Anyway, as such, here's some "Maya and the ghosts interpersonal relationships" headcanons:
Amy Bell. Maya immediately develops a soft spot for Amy, given that she was only aged ten at death, though she can provide little support and can never quite bring herself to explain to Amy that she's been dead for 30-odd-years whenever Amy excitedly tells her that she wants to be just like her when she's big, she does like to show her more of what the world has to offer. She plays video games with Amy excitedly directing her through them, completely stunned by the graphics. Loves to take her on walks and drives. Though it hurts her immensely that Amy doesn't seem to understand that only Maya can talk to her.
Doctor Bose. Bose and Maya also get off on a good foot, he's soft spoken, polite and (generally) the most emotionally intelligent ghost. I picture him being good at soothing her when she's distressed - psychiatrist and such - it starts the moment they meet, his warm, hollow self pressed against her flank trying to count her breaths as she clutches at her bleeding scalp. He wants nothing more than to tuck her under his sports jacket and chat aimlessly about her post-university prospects.
He resents her inability to cook well, tuts through the box if she has pesto pasta more than two nights in a row. Is far too invested in the gossip of her housemates and will trail them, flickering the lights if they touch Maya's food. He does not like them but tamps down any particularly scathing criticism for her peace of mind. Big old gossipy softie.
Harvey. Due to Harvey's actual chronic inability to have tact, he and Maya are not initially keen on each other. He's also incredibly old fashioned in his mannerisms and Maya has a deep distaste for being called "pet", "love" or "girl" (oh, what range a middle aged northern bloke has) and such their first interactions are pretty biting and unpleasant. Very snarky on Harvey's end.

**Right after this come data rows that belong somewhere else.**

==> config.mk <==
export PLATFORM = sky130hd
export DESIGN_NAME = move_scheduler_flat
export DESIGN_NICKNAME = d
export VERILOG_FILES = /design/src/rtl/game_pkg.sv /design/src/rtl/move_scheduler_if.sv /design/src/rtl/rr_arbiter2.sv /design/src/rtl/move_scheduler.sv /design/src/flat_wrapper.sv
export SDC_FILE = /design/constraint.sdc
export NUM_CORES = 1
export LEC_CHECK = 0
export ABC_AREA = 1
export BUFFER_PORTS_ARGS = -buffer_cell sky130_fd_sc_hd__buf_2
export CAP_MARGIN = 20
export CORE_ASPECT_RATIO = 1.1
export CORE_MARGIN = 10
export CORE_UTILIZATION = 53
export CTS_CLUSTER_SIZE = 25
export DETAILED_ROUTE_END_ITERATION = 6
export PLACE_DENSITY_LB_ADDON = 0.25
export SLEW_MARGIN = 30
export SYNTH_ARGS = -nofsm -noshare
export SYNTH_HDL_FRONTEND = slang
export SYNTH_HIERARCHICAL = 1
export SYNTH_SLANG_ARGS = --single-unit
==> constraint.sdc <==
create_clock -name clk -period 2.1 [get_ports clk]
set_input_delay 0.105 -clock clk [delete_from_list [all_inputs] [get_ports clk]]
set_output_delay 0.105 -clock clk [all_outputs]
set_load 0.02 [all_outputs]
==> src/rtl/game_pkg.sv <==
// -----------------------------------------------------------------------------
// game_pkg
// Shared 2048 game definitions: direction encoding, the idle command code sent
// to the board engine, and the move scheduler state type.
// No ports (package).
// -----------------------------------------------------------------------------
package game_pkg;

    typedef logic [1:0] dir_t;

    localparam dir_t       DIR_UP    = 2'd0;
    localparam dir_t       DIR_RIGHT = 2'd1;
    localparam dir_t       DIR_DOWN  = 2'd2;
    localparam dir_t       DIR_LEFT  = 2'd3;
    localparam logic [2:0] DIR_IDLE  = 3'd4;

    typedef enum logic [1:0] {
        IDLE  = 2'd0,
        ISSUE = 2'd1,
        WAIT  = 2'd2
    } move_sched_state_t;

    // Engine command code for a move pulse in direction d.
    function automatic logic [2:0] dir_to_cmd(dir_t d);
        return {1'b0, d};
    endfunction

endpackage

==> src/rtl/move_scheduler_if.sv <==
// -----------------------------------------------------------------------------
// move_scheduler_if
// Bundles the two direction requesters' valid/ready handshake and the command
// outputs towards the board engine.
//   master : requesters + engine side (drives req_valid/req_dir*)
//   slave  : move_scheduler side (drives req_ready, cmd_dir, busy, move_count)
// -----------------------------------------------------------------------------
interface move_scheduler_if;
    import game_pkg::*;

    logic [1:0]  req_valid;
    dir_t        req_dir0;
    dir_t        req_dir1;
    logic [1:0]  req_ready;
    logic [2:0]  cmd_dir;
    logic        busy;
    logic [15:0] move_count;

    modport master (
        output req_valid, req_dir0, req_dir1,
        input  req_ready, cmd_dir, busy, move_count
    );

    modport slave (
        input  req_valid, req_dir0, req_dir1,
        output req_ready, cmd_dir, busy, move_count
    );

endinterface

==> src/rtl/rr_arbiter2.sv <==
// -----------------------------------------------------------------------------
// rr_arbiter2
// Two-way round-robin arbiter. A lone request always wins; on a tie the
// requester that was not granted last wins. last_grant only moves when the
// grant is actually consumed (advance_i).
// Ports:
//   clk, rst   : clock, synchronous active-high reset (last_grant -> 1)
//   req_i[1:0] : request vector
//   advance_i  : grant consumed this cycle
//   gnt_o[1:0] : one-hot grant (00 when no request)
// -----------------------------------------------------------------------------
module rr_arbiter2 (
    input  logic       clk,
    input  logic       rst,
    input  logic [1:0] req_i,
    input  logic       advance_i,
    output logic [1:0] gnt_o
);

    logic last_q;
    logic last_d;

    always_comb begin
        gnt_o = 2'b00;
        unique case (req_i)
            2'b01:   gnt_o = 2'b01;
            2'b10:   gnt_o = 2'b10;
            2'b11:   gnt_o = last_q ? 2'b01 : 2'b10;
            default: gnt_o = 2'b00;
        endcase
    end

    always_comb begin
        last_d = last_q;
        if (advance_i) begin
            last_d = gnt_o[1];
        end
    end

    always_ff @(posedge clk) begin
        if (rst) begin
            last_q <= 1'b1;
        end else begin
            last_q <= last_d;
        end
    end

endmodule

==> src/rtl/move_scheduler.sv <==
// -----------------------------------------------------------------------------
// move_scheduler
// Shares the 2048 board engine between the pushbutton pad (requester 0) and the
// keyboard decoder (requester 1). Each accepted direction produces exactly one
// single-cycle command pulse, after which new pulses are held off for
// MOVE_CYCLES cycles while the engine runs its edit sequence.
// Optional feature macro: MOVE_SCHED_QUEUE_EN adds a one-entry pending slot so
// a request can be accepted while a move is still in flight.
// Ports:
//   clk, rst   : clock, synchronous active-high reset (aborts any move)
//   bus.slave  : req_valid/req_dir0/req_dir1 in, req_ready (combinational),
//                cmd_dir/busy/move_count out (registered)
// -----------------------------------------------------------------------------
module move_scheduler
    import game_pkg::*;
#(
    parameter int MOVE_CYCLES = 42
) (
    input  logic              clk,
    input  logic              rst,
    move_scheduler_if.slave   bus
);

    localparam int CNT_W = $clog2(MOVE_CYCLES + 1);
    localparam logic [CNT_W-1:0] CNT_LOAD = MOVE_CYCLES[CNT_W-1:0];
    localparam logic [CNT_W-1:0] CNT_ONE  = CNT_W'(1);

    move_sched_state_t state_q, state_d;
    logic [CNT_W-1:0]  cnt_q, cnt_d;
    logic [2:0]        cmd_dir_q, cmd_dir_d;
    logic              busy_q, busy_d;
    logic [15:0]       move_count_q, move_count_d;

    logic [1:0] gnt;
    logic       accept;
    logic       xfer;
    dir_t       xfer_dir;
    logic       issue;
    dir_t       issue_dir;

`ifdef MOVE_SCHED_QUEUE_EN
    logic slot_full_q, slot_full_d;
    dir_t slot_dir_q, slot_dir_d;
`endif

    rr_arbiter2 u_arb (
        .clk       (clk),
        .rst       (rst),
        .req_i     (bus.req_valid),
        .advance_i (xfer),
        .gnt_o     (gnt)
    );

    // The winner may be offered ready even with valid low; no transfer then.
    always_comb begin
        accept = 1'b0;
        if (!rst) begin
`ifdef MOVE_SCHED_QUEUE_EN
            accept = (state_q == IDLE) || !slot_full_q;
`else
            accept = (state_q == IDLE);
`endif
        end
    end

    assign bus.req_ready = accept ? gnt : 2'b00;
    assign xfer          = |(bus.req_valid & bus.req_ready);
    assign xfer_dir      = gnt[1] ? bus.req_dir1 : bus.req_dir0;

    always_comb begin
        state_d   = state_q;
        cnt_d     = cnt_q;
        issue     = 1'b0;
        issue_dir = xfer_dir;
`ifdef MOVE_SCHED_QUEUE_EN
        slot_full_d = slot_full_q;
        slot_dir_d  = slot_dir_q;
`endif
        unique case (state_q)
            IDLE: begin
                issue = xfer;
            end
            ISSUE: begin
                state_d = WAIT;
                cnt_d   = CNT_LOAD;
`ifdef MOVE_SCHED_QUEUE_EN
                if (xfer) begin
                    slot_full_d = 1'b1;
                    slot_dir_d  = xfer_dir;
                end
`endif
            end
            WAIT: begin
                if (cnt_q == CNT_ONE) begin
                    state_d = IDLE;
`ifdef MOVE_SCHED_QUEUE_EN
                    // A request accepted on the expiry cycle goes straight out
                    // instead of parking in the slot.
                    if (slot_full_q) begin
                        issue       = 1'b1;
                        issue_dir   = slot_dir_q;
                        slot_full_d = 1'b0;
                    end else begin
                        issue = xfer;
                    end
`endif
                end else begin
                    cnt_d = cnt_q - CNT_ONE;
`ifdef MOVE_SCHED_QUEUE_EN
                    if (xfer) begin
                        slot_full_d = 1'b1;
                        slot_dir_d  = xfer_dir;
                    end
`endif
                end
            end
            default: state_d = IDLE;
        endcase

        if (issue) begin
            state_d = ISSUE;
        end

        // Outputs are registered from the next state so the pulse lines up
        // with the ISSUE cycle.
        cmd_dir_d    = issue ? dir_to_cmd(issue_dir) : DIR_IDLE;
        busy_d       = (state_d != IDLE);
        move_count_d = move_count_q + {15'd0, issue};
    end

    always_ff @(posedge clk) begin
        if (rst) begin
            state_q      <= IDLE;
            cnt_q        <= '0;
            cmd_dir_q    <= DIR_IDLE;
            busy_q       <= 1'b0;
            move_count_q <= 16'd0;
        end else begin
            state_q      <= state_d;
            cnt_q        <= cnt_d;
            cmd_dir_q    <= cmd_dir_d;
            busy_q       <= busy_d;
            move_count_q <= move_count_d;
        end
    end

`ifdef MOVE_SCHED_QUEUE_EN
    always_ff @(posedge clk) begin
        if (rst) begin
            slot_full_q <= 1'b0;
        end else begin
            slot_full_q <= slot_full_d;
        end
    end

    always_ff @(posedge clk) begin
        slot_dir_q <= slot_dir_d;
    end
`endif

    assign bus.cmd_dir    = cmd_dir_q;
    assign bus.busy       = busy_q;
    assign bus.move_count = move_count_q;

endmodule

==> src/flat_wrapper.sv <==
// flat-port wrapper written by rule: the top's interface ports become plain ports
module move_scheduler_flat import game_pkg::*;
#(
    parameter int MOVE_CYCLES = 42
)
  (clk, rst, bus_req_valid, bus_req_dir0, bus_req_dir1, bus_req_ready, bus_cmd_dir, bus_busy, bus_move_count);
  move_scheduler_if bus_i ();
  input  logic clk;
  input  logic rst;
  input wire logic [$bits(bus_i.req_valid)-1:0] bus_req_valid;
  input wire logic [$bits(bus_i.req_dir0)-1:0] bus_req_dir0;
  input wire logic [$bits(bus_i.req_dir1)-1:0] bus_req_dir1;
  output wire logic [$bits(bus_i.req_ready)-1:0] bus_req_ready;
  output wire logic [$bits(bus_i.cmd_dir)-1:0] bus_cmd_dir;
  output wire logic [$bits(bus_i.busy)-1:0] bus_busy;
  output wire logic [$bits(bus_i.move_count)-1:0] bus_move_count;
  assign bus_i.req_valid = bus_req_valid;
  assign bus_i.req_dir0 = bus_req_dir0;
  assign bus_i.req_dir1 = bus_req_dir1;
  assign bus_req_ready = bus_i.req_ready;
  assign bus_cmd_dir = bus_i.cmd_dir;
  assign bus_busy = bus_i.busy;
  assign bus_move_count = bus_i.move_count;
  move_scheduler #(.MOVE_CYCLES(MOVE_CYCLES)) u_core (.clk(clk), .rst(rst), .bus(bus_i));
endmodule
==> summary.md <==
| Metric | Value |
|---|---|
| Outcome | `finished clean` |
| Routed len/inst | `12.5 µm` |
| Tightest Hold Check Type | `in2reg` |
| Num CTS Buffers | `5` |
| Post-CTS Setup Bufs | `0` |
| Synth Register Bits | `29` |
| Global-route wire length before repair | `roughly 5.5 mm` |
| Crit path kind | `reg2reg` |
| Clock Latency Late Sink | `between 300 and 400 ps` |
| Fillers | `about 230` |
| Antenna violations before repair | `0` |
| Vias in the first global route | `about 1300` |
| Hold EP | `u_core/state_q[0]` |
| Pwr dens | `637 nW/µm²` |
| Die Ht | `75.3 µm` |
| First element of the critical path | `u_core/u_arb/last_q` |
| Yosys warns | `6` |
| Starting Density | `between 50% and 60%` |
| Detail Route Antenna Nets | `0` |
| Slew @ Worst Pin | `approximately 300 ps` |
| DP HPWL | `around 2.5 mm` |
| Synthesized instance count | `roughly 200` |
| # IOs | `30` |
| Crit path time final | `around 1900 ps` |
| Unrepaired setup endpoints after global routing | `false` |
| Reg2reg start | `u_core/u_arb/last_q` |
| Mapped Area | `approximately 1500 µm²` |
| Antenna cells | `0` |
| Wirelength, routed | `between 3 and 4 mm` |
| IO Port Bufs | `29` |
| Reg-to-Reg End | `u_core/bus.move_count[6]` |
| 1st-iter DRT viols | `66` |
| Type of origin of the critical path | `flip-flop` |
| Total number of vias | `~1300` |
| Leakage | `between 0.0007 and 0.0008 µW` |
| Setup_tns | `0 ps` |
| Max cap viols | `0` |
| Vias per cell | `about 5.0` |
| Register area share after synthesis | `39.5%` |
| Max-slew violation count | `0` |
| Worst vdd ir | `439 µV` |
| Final setup viols | `0` |
| Synth Area per Inst | `between 7 and 8 µm²` |
| CTS root buf | `clkbuf_4` |
| TritonRoute pass-1 iters | `4` |
| Worst-path fanout max | `4` |
| Worst hold slack | `~39 ps` |
| GR Util All Layers | `between 10% and 20%` |
| Most used DFF post-synth | `dfxtp_1` |
| Worst hold start | `bus_req_valid[0]` |
| Total die area | `~5300 µm²` |
| Nets in the synthesized netlist | `between 200 and 250` |
| # rows | `19` |
| Number of synthesized flops with an enable pin | `0` |
| Asr flop ratio synth | `0%` |
| Ratio of cells with drive above 1 in the final layout | `30.3%` |
| Reg2reg setup slack | `between 150 and 200 ps` |
| Layout net count | `between 200 and 250` |
| Cts hold-fix bufs | `0` |
| CP arrival | `about 2100 ps` |
| PostCTS Resize Cnt | `0` |
| Worst slew margin | `79.9%` |
| Clock sink count | `29` |
| Clk_skew | `roughly 3.9 ps` |
| Reg2Reg Depth | `13` |
| CTS tree | `yes` |
| Die Wd | `around 70 µm` |
| Layout Area Growth over Synthesis | `19.1%` |
| Worst endpoint required time | `between 2000 and 2500 ps` |
| Final hold violation count | `0` |
| Most common cell after layout, fill and taps aside | `inv_1` |
| Most frequent cells in the layout | `33 x inv_1, 29 x buf_2, 29 x dfxtp_1, 26 x nand2_1, 17 x nor2_1` |
| Drt drc | `0` |
| Number of distinct library cells after synthesis | `28` |
| RePlAce Congestion | `between 0.8 and 0.9` |
| Fmax | `521 MHz` |
| Clock-pin slew on the worst setup and hold paths | `90 ps` |
| Hold Path Depth | `3` |
| Crit end category | `flip-flop` |
| CORE AREA | `2570 µm²` |
| Largest net degree at the start of global routing | `16` |
| Fin crit share | `~91%` |
| Longest Clk Path Bufs | `2` |
| Congestion Overflow GR | `0` |
| H-Tree Depth | `2` |
-- layer usage --
layer / wire [µm] / track usage, % / share of wire [%] / vias to the layer above
met2: 1680 / 23.4 / 51 / 35
li1: - / - / - / 701
met4: 92 / 6.36 / 2.8 / 0
met3: 225 / 5.39 / 6.8 / 10
met1: 1320 / 11.9 / 40 / 589
met5: 0 / 0 / 0 / -
-- logic make-up after synthesis --
logic type | count (synthesis) | synth area share [%]
xor gates and xnor gates | 1 | 0.595
and+or+nand+nor | 91 | 34.2
adders and majority gates | 4 | 3.40
muxes | 2 | 1.36
buffers and inverters | 39 | 10.0
AOI/OAI and AO/OA | 31 | 11.0
DFF | 29 | 39.5
-- power by group --
part	total [µW]	internal [µW]	switching, µW
clock network	343	158	185
registers	595	576	19.0
logic	179	66.4	112
total	1120	800	317
-- stage by stage --
step           cells  instance area [µm²]  util (%)  power, µW  setup slack [ps]
2_1_floorplan    197                 1470         -        733              27.9
5_1_grt          265                 1750      68.3       1170              56.5
3_5_place_dp     258                 1670      64.9        783               146
4_1_cts          265                 1720      67.1       1130               127
3_3_place_gp     258                 1670      64.9        779               227
6_report         265                 1750      68.3       1120               181
-- flip-flops by register name, summed over array words and instances (netlist names) --
signal / count
u_core/bus.move_count: 16
u_core/state_q: 2
u_core/bus.busy: 1
u_core/bus.cmd_dir: 3
u_core/u_arb/last_q: 1
u_core/cnt_q: 6
-- cell type report --
class	instances	area [µm²]	share of cell area, %
Sequential cell	29	581	33.1
Clock buffer	7	55.1	3.14
Tap cell	31	38.8	2.21
Multi-Input combinational cell	129	774	44.2
Timing Repair Buffer	31	160	9.14
Inverter	38	144	8.21
-- worst max-delay path by stage --
stage / end / slack [ps] / depth (start not counted)
finish: u_core/bus.move_count[6] / 180 / 13
global route: u_core/bus.move_count[14] / 60 / 13
CTS: u_core/bus.move_count[14] / 130 / 13
detailed placement: u_core/bus.move_count[10] / 150 / 13
global placement: u_core/bus.move_count[10] / 230 / 13
floorplan: u_core/bus.move_count[14] / 30 / 13
-- cells in the mapped netlist, types with 3 or more instances --
master,instances,share of area (%)
a21oi_1,17,5.8
dfxtp_1,29,39
ha_1,4,3.4
inv_1,33,8.4
inv_2,3,0.77
nand2_1,26,6.6
nand2_2,8,3.4
nand3_1,12,4.1
nand3_2,3,2.0
nand4_1,6,2.6
nor2_1,17,4.3
nor2_2,7,3.0
nor3_2,3,2.0
o21ai_0,10,3.4
-- critical path, stage by stage (launching register included) --
cell	delay [ps]
dfxtp_1	330
nand2_1	70
and2_1	140
inv_1	50
nor2_2	120
nand2_2	80
nand2_2	80
ha_2	210
ha_4	160
nand3_4	100
nor2_4	170
inv_1	80
o21ai_0	170
nor2_1	50
(Power assumes the default switching activity.)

However, they do eventually start to warm towards each other. Harvey begins to realise that Maya is a genuinely good, if nosey, person who's often left out by her peers due to her quirks. Maya realises Harvey is a deeply emotionally repressed man. They find comfort in being aware of these aspects. Harvey also decides he needs to be a protector of sorts, though he's stiff about it, Maya just likes winding him up, but knows he'd probably kill for her if he could.
Rosemary Hall. Much like with Harvey, Rose and Maya are not able to bond well initially. Rose holds herself at such a distance from potential connection, because the moment she stops playing aloof she gets hurt. And Maya doesn't understand why Rose is so cold with her. (Also, confronting the reality of Maya's experiences means that Rose will have to contend with the person Jimmy's become.) The parallels between them both are striking and as Maya becomes cognisant of that fact, the more she's able to wriggle her way into Rose's good books.
Once they settle in with each other more, Rose let's herself be a little more maternal; she'll constantly keep track of what Maya ought to be doing and remind her of it, she offers hangover remedies and insightful relationship advice. She wants to braid Maya's hair the way her mother did her own, but she's such an amorphous spirit that her fingers drift through the strands. Maya likes to listen to her go on about the hotel's glory days and watch shit soap operas together.